The options paper does not raise the question of whether New York should build 5 gigawatts of new nuclear power, even though there are skeptics who believe it’s a dubious plan. Rather, the document accepts the rationale that nuclear will be an important, if costly source of power in the low-emission grid of the future and examines potential solutions to the challenges it presents.
Benefits include healthier air, energy reliability, reduced land use compared with renewable power, and thousands of good-paying jobs. The costs? Among other things, New York residents could pay between $15 billion and $24 billion in subsidies over 25 years, the report says.
“The benefits and costs summarized here make the case for proceeding with around 5 GW of new nuclear generation,’’ the document says.
Time is of the essence.
There is a federal investment tax credit for advanced nuclear power plants that begin construction by 2033, after which the credit begins phasing out. The tax credit could be an important piece to overcome the obstacles to financing new nuclear plants.
In addition, New York’s electric grid could incur extra costs and pollution if it has to rely on interim power supplies because nuclear plants are delayed, according to the report.
Private investors won’t build nuclear without public help.

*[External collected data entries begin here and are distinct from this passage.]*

==> src/rtl/pe_result_arbiter.sv <==
// pe_result_arbiter: round-robin collector that serialises PE results through a small output FIFO, one frame per start.
// Optional feature macro RESULT_TAG_EN adds outTag, the granted PE index stored alongside each FIFO entry.
module pe_result_arbiter #(
    parameter int NUM_PE     = 5,
    parameter int DATA_W     = 8,
    parameter int FIFO_DEPTH = 4
) (
    input  logic                       clk,
    input  logic                       RST,
    input  logic                       start,
    input  logic [7:0]                 frameLen,
    input  logic [NUM_PE-1:0]          peValid,
    input  logic [NUM_PE*DATA_W-1:0]   peData,
    output logic [NUM_PE-1:0]          peAck,
    output logic [DATA_W-1:0]          outData,
    output logic                       outValid,
`ifdef RESULT_TAG_EN
    output logic [$clog2(NUM_PE)-1:0]  outTag,
`endif
    input  logic                       outReady,
    output logic                       busy,
    output logic                       done
);

    localparam int PTR_W  = $clog2(NUM_PE);
    localparam int ADDR_W = $clog2(FIFO_DEPTH);
    localparam int CNT_W  = ADDR_W + 1;
    localparam int SUM_W  = PTR_W + 1;

    localparam logic [PTR_W-1:0] RR_RESET = PTR_W'(NUM_PE - 1);
    localparam logic [CNT_W-1:0] CNT_FULL = CNT_W'(FIFO_DEPTH);
    localparam logic [SUM_W-1:0] SUM_NPE  = SUM_W'(NUM_PE);

    typedef enum logic [1:0] {
        IDLE    = 2'd0,
        COLLECT = 2'd1,
        FLUSH   = 2'd2
    } state_t;

    state_t              state_q,     state_d;
    logic [7:0]          remaining_q, remaining_d;
    logic [PTR_W-1:0]    rr_q,        rr_d;
    logic [ADDR_W-1:0]   wr_ptr_q,    wr_ptr_d;
    logic [ADDR_W-1:0]   rd_ptr_q,    rd_ptr_d;
    logic [CNT_W-1:0]    count_q,     count_d;
    logic                done_q,      done_d;

    logic [DATA_W-1:0]   data_mem [FIFO_DEPTH];
`ifdef RESULT_TAG_EN
    logic [PTR_W-1:0]    tag_mem  [FIFO_DEPTH];
`endif

    logic                fifo_full;
    logic                fifo_empty;
    logic                found;
    logic                grant;
    logic                push;
    logic                pop;
    logic [PTR_W-1:0]    winner;
    logic [SUM_W-1:0]    probe;
    logic [DATA_W-1:0]   win_data;

    // Round-robin search starts one past the last winner and wraps modulo NUM_PE.
    // NOTE: every variable assigned in always_comb gets a default first, so no latch can be inferred.
    always_comb begin
        found  = 1'b0;
        winner = rr_q;
        probe  = '0;
        for (int k = 1; k <= NUM_PE; k++) begin
            probe = {1'b0, rr_q} + SUM_W'(k);
            if (probe >= SUM_NPE) begin
                probe = probe - SUM_NPE;
            end
            if (!found && peValid[probe[PTR_W-1:0]]) begin
                found  = 1'b1;
                winner = probe[PTR_W-1:0];
            end
        end
    end

    always_comb begin
        win_data = '0;
        for (int i = 0; i < NUM_PE; i++) begin
            if (winner == PTR_W'(i)) begin
                win_data = peData[i*DATA_W +: DATA_W];
            end
        end
    end

    // Fullness is judged on the count before this cycle's pop, so a full FIFO never takes a push.
    assign fifo_full  = (count_q == CNT_FULL);
    assign fifo_empty = (count_q == '0);
    assign grant      = (state_q == COLLECT) && !fifo_full && (remaining_q != 8'd0) && found;
    assign push       = grant;
    assign pop        = !fifo_empty && outReady;

    always_comb begin
        peAck = '0;
        for (int i = 0; i < NUM_PE; i++) begin
            peAck[i] = grant && (winner == PTR_W'(i));
        end
    end

    always_comb begin
        wr_ptr_d = push ? wr_ptr_q + ADDR_W'(1) : wr_ptr_q;
        rd_ptr_d = pop  ? rd_ptr_q + ADDR_W'(1) : rd_ptr_q;
        count_d  = count_q + CNT_W'(push) - CNT_W'(pop);
    end

    always_comb begin
        state_d     = state_q;
        remaining_d = remaining_q;
        rr_d        = rr_q;
        done_d      = 1'b0;
        case (state_q)
            IDLE: begin
                if (start) begin
                    remaining_d = frameLen;
                    state_d     = (frameLen != 8'd0) ? COLLECT : FLUSH;
                end
            end
            COLLECT: begin
                if (grant) begin
                    remaining_d = remaining_q - 8'd1;
                    rr_d        = winner;
                    if (remaining_q == 8'd1) begin
                        state_d = FLUSH;
                    end
                end
            end
            FLUSH: begin
                // No pushes here, so count_d reflects the FIFO after this cycle's pop.
                if (count_d == '0) begin
                    done_d  = 1'b1;
                    state_d = IDLE;
                end
            end
            default: begin
                state_d = IDLE;
            end
        endcase
    end

    // NOTE: state registers use non-blocking assignments so every flop samples the pre-edge values.
    always_ff @(posedge clk or posedge RST) begin
        if (RST) begin
            state_q     <= IDLE;
            remaining_q <= 8'd0;
            rr_q        <= RR_RESET;
            wr_ptr_q    <= '0;
            rd_ptr_q    <= '0;
            count_q     <= '0;
            done_q      <= 1'b0;
        end else begin
            state_q     <= state_d;
            remaining_q <= remaining_d;
            rr_q        <= rr_d;
            wr_ptr_q    <= wr_ptr_d;
            rd_ptr_q    <= rd_ptr_d;
            count_q     <= count_d;
            done_q      <= done_d;
        end
    end

    // NOTE: the storage array has no reset; an empty count makes stale entries unobservable.
    always_ff @(posedge clk) begin
        if (push) begin
            data_mem[wr_ptr_q] <= win_data;
`ifdef RESULT_TAG_EN
            tag_mem[wr_ptr_q]  <= winner;
`endif
        end
    end

    assign outValid = !fifo_empty;
    assign outData  = fifo_empty ? '0 : data_mem[rd_ptr_q];
`ifdef RESULT_TAG_EN
    assign outTag   = fifo_empty ? '0 : tag_mem[rd_ptr_q];
`endif
    assign busy     = (state_q != IDLE);
    assign done     = done_q;

endmodule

The free market carries too much financial risk for investors to fund nuclear plants entirely with private money, the report says. One option to overcome that is for the state to buy an equity share in a project. The report estimates that a 20% share in a 1-gigawatt plant would cost about $2 billion, for example. (Critics say that’s overly optimistic.)
“A public equity share could take multiple forms,’’ the report says. “NYSERDA and (the New York Power Authority) both have the authority to be equity holders. NYPA has already been tasked with developing at least 1 GW of new nuclear generation, and its involvement in this project could include an equity or ownership role for this project.”

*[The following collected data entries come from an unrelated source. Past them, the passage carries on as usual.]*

[src/rtl/multi_sink_fifo.sv]
// Consumer end of a VALID/CONSUMED channel: buffers accepted tokens in a DEPTH-entry FIFO
// and presents the head to a ready/enable consumer. Synchronous active-low reset.
module multi_sink_fifo #(
    parameter int width = 1,
    parameter int DEPTH = 4,
    parameter int AW    = 2
) (
    input  logic                               CLK,
    input  logic                               RST_N,
    input  logic [((width > 0) ? width : 1)-1:0] IN_READ,
    input  logic                               IN_READ_VALID,
    output logic                               IN_READ_CONSUMED,
    input  logic                               FLUSH,
    output logic [((width > 0) ? width : 1)-1:0] DEQ_DATA,
    output logic                               DEQ_VALID,
    input  logic                               DEQ_EN,
    output logic [AW:0]                        COUNT,
    output logic [15:0]                        TOKENS
);

    localparam int          DW      = (width > 0) ? width : 1;
    localparam logic [AW:0] C_DEPTH = (AW+1)'(DEPTH);

    logic [AW-1:0] r_head;
    logic [AW-1:0] r_tail;
    logic [AW:0]   r_count;
    logic [15:0]   r_tokens;

    logic w_v_in;
    logic w_deq;
    logic w_enq;
    logic w_nonempty;

    assign w_nonempty = (r_count != '0);
    assign w_deq      = DEQ_EN && w_nonempty && !FLUSH;

    // A pop in the same cycle frees the slot, so a full FIFO still accepts.
    assign w_enq = RST_N && w_v_in && !FLUSH && ((r_count < C_DEPTH) || w_deq);

    assign IN_READ_CONSUMED = w_enq;
    assign DEQ_VALID        = w_nonempty;
    assign COUNT            = r_count;
    assign TOKENS           = r_tokens;

    always_ff @(posedge CLK) begin
        if (!RST_N) begin
            r_head   <= '0;
            r_tail   <= '0;
            r_count  <= '0;
            r_tokens <= '0;
        end else if (FLUSH) begin
            r_head  <= '0;
            r_tail  <= '0;
            r_count <= '0;
        end else begin
            if (w_enq) begin
                r_tail   <= r_tail + AW'(1);
                r_tokens <= r_tokens + 16'd1;
            end
            if (w_deq) begin
                r_head <= r_head + AW'(1);
            end
            case ({w_enq, w_deq})
                2'b10:   r_count <= r_count + (AW+1)'(1);
                2'b01:   r_count <= r_count - (AW+1)'(1);
                default: r_count <= r_count;
            endcase
        end
    end

    generate
        if (width > 0) begin : g_data
            logic [DW-1:0] r_mem [DEPTH];

            always_ff @(posedge CLK) begin
                if (w_enq) begin
                    r_mem[r_tail] <= IN_READ;
                end
            end

            assign DEQ_DATA = r_mem[r_head];
            assign w_v_in   = IN_READ_VALID;
        end else begin : g_nodata
            // Dataless channel: every cycle offers a token, data pins are inert.
            logic w_unused_in;
            assign w_unused_in = ^{IN_READ, IN_READ_VALID};
            assign DEQ_DATA    = '0;
            assign w_v_in      = 1'b1;
        end
    endgenerate

endmodule
===== src/rtl/seg_ctrl_pkg.sv =====
// Shared types and helpers for the seven-segment display arbiter.
// Holds the FSM state encoding and the modular index helper used for round-robin order.
package seg_ctrl_pkg;

   localparam int unsigned DATA_W_DEF = 16;

   typedef enum logic {
      StIdle = 1'b0,
      StShow = 1'b1
   } state_e;

   // Wraps a value in [0, 2n) back into [0, n).
   function automatic int unsigned rr_wrap(int unsigned a, int unsigned n);
      return (a >= n) ? a - n : a;
   endfunction

endpackage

Other alternatives to bring down the construction cost for private investors could include government construction grants and/or state debt financing.
NY ratepayers may have to subsidize operations, too.
Once the new plants are placed into operation, one possibility is that the state would adopt a subsidy program similar to what ratepayers currently pay for existing nuclear plants. The options paper describes this as an Advanced Nuclear Zero Emission Credit, modeled on the ZEC subsidies that the four existing NY reactors receive from utility ratepayers.
The ZEC program has cost ratepayers an average of roughly $500 million a year since 2017 and was recently extended until 2049.
NY ratepayers could be on the hook for cost overruns.
Nuclear plants are famous for cost overruns. That risk likely would have to be shared by New York residents, although private investors should share the burden, the paper says.
“A role for New York State in providing a partial state cost overrun guarantee – complementing risks that should be borne by the range of other project partners – should be considered to enable at least initial new nuclear deployment to go forward,’’ the report says.
Large reactors would be the fastest option.
Among advanced nuclear designs, only one -- the Westinghouse AP1000 – has been built and commercially operated in the United States, the document says. Two 1,100-megawatt units were built at Georgia’s Plant Vogtle in recent years, both of which suffered long delays and big cost overruns. But that experience may be preferable to the unknown risks facing other designs, including 300-megawatt small modular reactors, or SMRs, the paper says.
“This experience offers an argument in favor of choosing this design, since Westinghouse has benefited from lessons learned from the Vogtle plant, lowering the risk of cost overruns relative to even the more mature SMR options,’’ according to the paper.
The AP1000 likely would be quicker to deploy. “The larger size of the AP1000 is likely to facilitate a faster deployment schedule (on a per-GW basis) and therefore enable more capacity to be eligible for federal tax credits,’’ the paper says.
Existing sites would be cheaper than greenfields.
Construction costs could be reduced by up to 19% by building at existing sites or brownfields rather than at undeveloped greenfield locations, according to the paper.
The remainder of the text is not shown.